El estallido impactó en nuestros oídos, sorprendiéndonos y desconcertándonos, pero ninguno supimos a que se debía aquel ruido ensordecedor, hasta que Evan cayó al suelo. La sangre brotaba de su pecho, manchando de rojo intenso su gastada ropa. Su boca se abría y cerraba, escupiendo sangre en cada intento desesperado por tomar aire, y, aun así, la vida se escapaba de él con celeridad. Sus ojos, sus celestes ojos me miraban suplicantes, no por mi ayuda, sino por mi perdón. Me había fallado, no podría protegerme de aquellos seres despiadados, iba a abandonarme y eso le dolía más que perder la vida.

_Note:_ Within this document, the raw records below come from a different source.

Context: an optimization exercise on an open-source flow, tuned for small area. The choices shown serve that exercise and are no tape-out recipe. At most, simulation tests tie the RTL to the original design; equivalence was not proved. Power is estimated from default activity; no workload was simulated.

## P
## rv_comb_core
module rv_comb_core (
	input  logic        clk,
	input  logic        arst_n,
	output logic [31:0] insn_addr,
	input  logic [31:0] insn,
	input  logic        insn_valid,
	output logic        insn_complete,
	output logic        trap,
	output logic [4:0]  rs1_addr,
	output logic [4:0]  rs2_addr,
	output logic [4:0]  rd_addr,
	output logic        rs1_request,
	output logic        rs2_request,
	output logic        rd_request,
	input  logic [31:0] rs1_rdata,
	input  logic [31:0] rs2_rdata,
	output logic [31:0] rd_wdata,
	input  logic        rs1_ready,
	input  logic        rs2_ready,
	input  logic        rd_ready,
	output logic        mem_valid,
	input  logic        mem_ready,
	output logic [31:0] mem_addr,
	output logic [31:0] mem_wdata,
	output logic [3:0]  mem_wstrb,
	output logic [3:0]  mem_rmask,
	input  logic [31:0] mem_rdata
);
Settings: LEC_CHECK=0, CAP_MARGIN=20, CORE_MARGIN=2, CORE_UTILIZATION=40, SETUP_SLACK_MARGIN=0.05, SLEW_MARGIN=20; clock period 13.0 ns.
standard.sh (not shown) runs the stock make flow with config.mk's settings and CLKGATE_MAP_FILE= SYNTH_SCRIPT=/design/flow/synth_recipe.tcl, a recipe that flattens the netlist after the stock synthesis.
==> flow/flow/run.sh <==
#!/bin/bash
# Own layout flow: the standard flow, with these changes:
#  - synthesis maps with our own ABC script (flow/area.abc: area recovery under a delay target)
#    instead of ORFS's speed script, and leaves full/half adders to ABC rather than extracting
#    them first; everything else in synthesis is the standard script;
#  - ports are buffered with the smallest buffer (buf_1) instead of the default choice;
#  - the clock tree uses small clock buffers and no dummy loads.
set -euo pipefail
W=$PWD
# Synthesis script: synth_recipe.tcl with the abc command given our own ABC script
{
  head -n 1 synth_recipe.tcl
  cat <<EOT
proc extract_fa {args} {}
proc abc {args} {
  set i [lsearch -exact \$args -script]
  if {\$i >= 0} { set args [lreplace \$args \$i [expr {\$i + 1}]] }
  set j [lsearch -exact \$args -D]
  if {\$j >= 0} { set args [lreplace \$args \$j [expr {\$j + 1}]] }
  yosys abc -script $W/flow/area.abc {*}\$args
}
EOT
  tail -n +2 synth_recipe.tcl
} > own_synth.tcl
sed "s#SYNTH_SCRIPT=[^ ]*#SYNTH_SCRIPT=$W/own_synth.tcl#" standard.sh > own_standard.sh
export BUFFER_PORTS_ARGS="-buffer_cell sky130_fd_sc_hd__buf_1"
# Clock tree: the design has 31 flip-flops, so small clock buffers and no dummy loads
export CTS_ARGS="-sink_clustering_enable -repair_clock_nets -buf_list {sky130_fd_sc_hd__clkbuf_4 sky130_fd_sc_hd__clkbuf_8} -dont_use_dummy_load"
bash own_standard.sh > own_flow.log 2>&1
==> flow/flow/area.abc <==
strash
balance
rewrite
refactor
balance
rewrite
rewrite -z
balance
refactor -z
rewrite -z
balance
dc2
balance
rewrite
refactor
balance
rewrite
rewrite -z
balance
refactor -z
rewrite -z
balance
dch -f
amap
topo
P closes out successfully: all stages finished, all timing, DRC and antenna checks passed.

Mis piernas me arrojaron con celeridad sobre su cuerpo, para que mis manos tomaran del caudal de agua bajo nuestros pies y sanaran su herida. Pero era tarde, demasiado tarde. El agua limpiaba la sangre de su cuerpo tendido sobre el riachuelo, tiñendo de rojo las aguas que se alejaban. Sus ojos me observaban vacíos de vida. ¿Por qué Evan?, ¿por qué tenía que haber sido precisamente él, mi “joven guerrero”? ¿Por qué sentía que me habían desgarrado el pecho con un cuchillo al rojo vivo?
—¡Basta de sentimentalismos! Haz lo que te he dicho o acabaré con todos ellos. – no podía apartar la mirada del rostro de Evan, la piel de sus mejillas se estaba empezando a enfriar bajo mis dedos. El agua que podía sanar sus heridas, el que le mantenía joven a mi lado, se estaba llevando el calor del cuerpo al que me aferraba. Mis lágrimas resbalaban por mi cara para saltar sobre su inexpresivo rostro. Una de ellas golpeó uno de sus ojos aún abiertos, haciendo que el sol se reflejara sobre aquella pequeña gota, dándole por un instante una chispa de brillo a su retina. Y entonces lo supe. Pagaría el precio.
—¡Arriba! – sentí un fuerte tirón en mi brazo, que tiraba de mí hacia arriba, obligándome a luchar en su contra y lazándome sobre los labios de Evan. Mi boca abrió la suya, para dejar que la vida que me sustentaba fluyese hacia su cuerpo. El aliento de la vida lo llamaba mi madre. Sentí como toda la energía que había en mi me abandonaba, debilitándome, drenándome. La luz que nos envolvía se fue apagando, no sentía el calor del sol sobre mi piel, no sentía el viento moviendo mis cabellos, el aire no entraba ya en mis pulmones para alimentar las células de mi cuerpo. Este mundo se escapaba de mí, o más bien yo de él, pero lo hacía feliz, porque lo último que vi, fue el intenso azul topacio brillando en los ojos de Evan, mi Evan. Él viviría.